Stendal l Zum dritten Mal veranstaltete am Sonntagnachmittag die Bürgerbewegung Altmark eine Versammlung auf dem Winckelmannplatz. Dorthin kamen 100 Teilnehmer. Knapp die Hälfte zählte die Gegendemonstration, die das Hochschulbündnis für ein weltoffenes Stendal organisiert hatte. Vor allem sollte es dabei um Krach gehen, mit Musikinstrumenten, Trillerpfeifen, Vuvuzelas und ähnlichem. Dort stand auch Stadtrat Olaf Lincke (Piraten). Zu einem Dialog werde es wohl nicht kommen, an jenem Tag entscheide sich jeder nur, auf welcher Seite er stehen will. „Allerdings sind wir eine offene Gesellschaft und da muss man miteinander reden“, sagte er.

In der Marienkirche fand eine Andacht statt, zu der ab 15.30 Uhr mit dem Geläut gerufen wurde. „Nächstenliebe verlangt Klarheit – Evangelische Kirche gegen Rechtsextremismus“, stand auf einem Transparent an dem Gotteshaus.

„Das ist unsere Stadt, wir zeigen Gesicht und ganz viel Herz“, sagte Bundestagsabgeordnete Katrin Kunert (Die Linke) bei der Eröffnung der Gegendemonstration und forderte: „Wir müssen mehr werden“. Dann entschloss sie sich, noch vor der Eröffnung der Versammlung der Bürgerbewegung Altmark zum Winckelmannplatz zu gehen. Auf dem Weg dorthin meinte ein älterer Herr zu ihr: „So, heute gehe ich dorthin.“ Und es kam zu einem Gespräch. Dass die Ostrenten immer noch nicht an die Westrenten angeglichen seien beklagte er und für die Flüchtlinge sei das Geld da. Die Politik höre überhaupt nicht mehr auf die Bevölkerung. Warum er denn nicht zum Bürgerdialog in der vergangenen Woche gekommen sei oder eine Einwohnerfragestunde im Stadtrat genutzt habe, wollte Kunert wissen. Jetzt sei das Kind ohnehin schon in den Brunnen gefallen, meinte der Mann, der nicht genannt werden wollte, zum Abschied.

Ende am Mönchskirchhof

Am Rednerpult der Bürgerbewegung stand zunächst Versammlungsleiter Martin Knaak, dann ein erneutes Mal Sebastiano Graziani. Von der Gegenveranstaltung wurden sie nicht eingeschränkt. Eingeschränkt wurde allerdings die Arbeit von Fotografen, denen sich zwei Ordner in den Weg stellten. Michael Schneider vom Landkreis löste den Konflikt auf.

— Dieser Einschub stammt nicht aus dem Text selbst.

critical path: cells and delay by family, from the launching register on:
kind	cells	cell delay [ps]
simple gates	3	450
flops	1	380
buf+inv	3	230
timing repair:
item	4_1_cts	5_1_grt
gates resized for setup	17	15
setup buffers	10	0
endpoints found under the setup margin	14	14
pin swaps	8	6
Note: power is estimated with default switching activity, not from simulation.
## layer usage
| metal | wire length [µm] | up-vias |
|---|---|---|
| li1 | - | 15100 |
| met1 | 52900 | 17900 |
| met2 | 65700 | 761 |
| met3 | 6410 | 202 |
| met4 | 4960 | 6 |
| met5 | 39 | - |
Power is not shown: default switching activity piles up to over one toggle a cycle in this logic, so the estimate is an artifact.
[config.mk]
export PLATFORM = sky130hd
export DESIGN_NAME = sohm_divider
export DESIGN_NICKNAME = d
export VERILOG_FILES = /design/src/rtl/sohm_pkg.sv /design/src/rtl/sohm_divider.sv
export SDC_FILE = /design/constraint.sdc
export NUM_CORES = 1
export LEC_CHECK = 0
export BUFFER_PORTS_ARGS = -buffer_cell sky130_fd_sc_hd__buf_2
export CAP_MARGIN = 15
export CORE_MARGIN = 5
export CORE_UTILIZATION = 30
export DETAILED_ROUTE_END_ITERATION = 8
export GPL_TIMING_DRIVEN = 0
export PLACE_DENSITY = 0.47
export SETUP_SLACK_MARGIN = 0.02
export SKIP_LAST_GASP = 1
export SLEW_MARGIN = 20
export SYNTH_ARGS = -nofsm -noshare
export SYNTH_HDL_FRONTEND = slang
export SYNTH_SLANG_ARGS = --single-unit
[constraint.sdc]
create_clock -name clock -period 22 [get_ports clock]
set_clock_uncertainty 0.05 [all_clocks]
set_input_delay 1.1 -clock clock [delete_from_list [all_inputs] [get_ports clock]]
set_output_delay 1.1 -clock clock [all_outputs]
set_load 0.02 [all_outputs]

Um 16.15 Uhr ertönte erneut das Geläut der Marienkirche und war so etwas wie das Startsignal für den von der Bürgerbewegung so genannten Spaziergang, in dessen Verlauf bis zu 160 Teilnehmer mitliefen. An der Ecke zur Breiten Straße wurden sie von Kunert mit einer Trillerpfeife erwartet, dann ging es nach rechts in Richtung Norden. Diesmal führte der Weg über Altes Dorf, Petrikirchstraße und Westwall zum Mönchskirchhof, wo sich die Versammlung um 17.10 Uhr auflöste. Die ursprüngliche Strecke zurück zur Breiten Straße war wegen der aufgebauten Weihnachtsbuden abgeändert worden.

Polizeisprecher Marco Neiß bilanzierte einen ruhigen Nachmittag: „Keine Störungen“.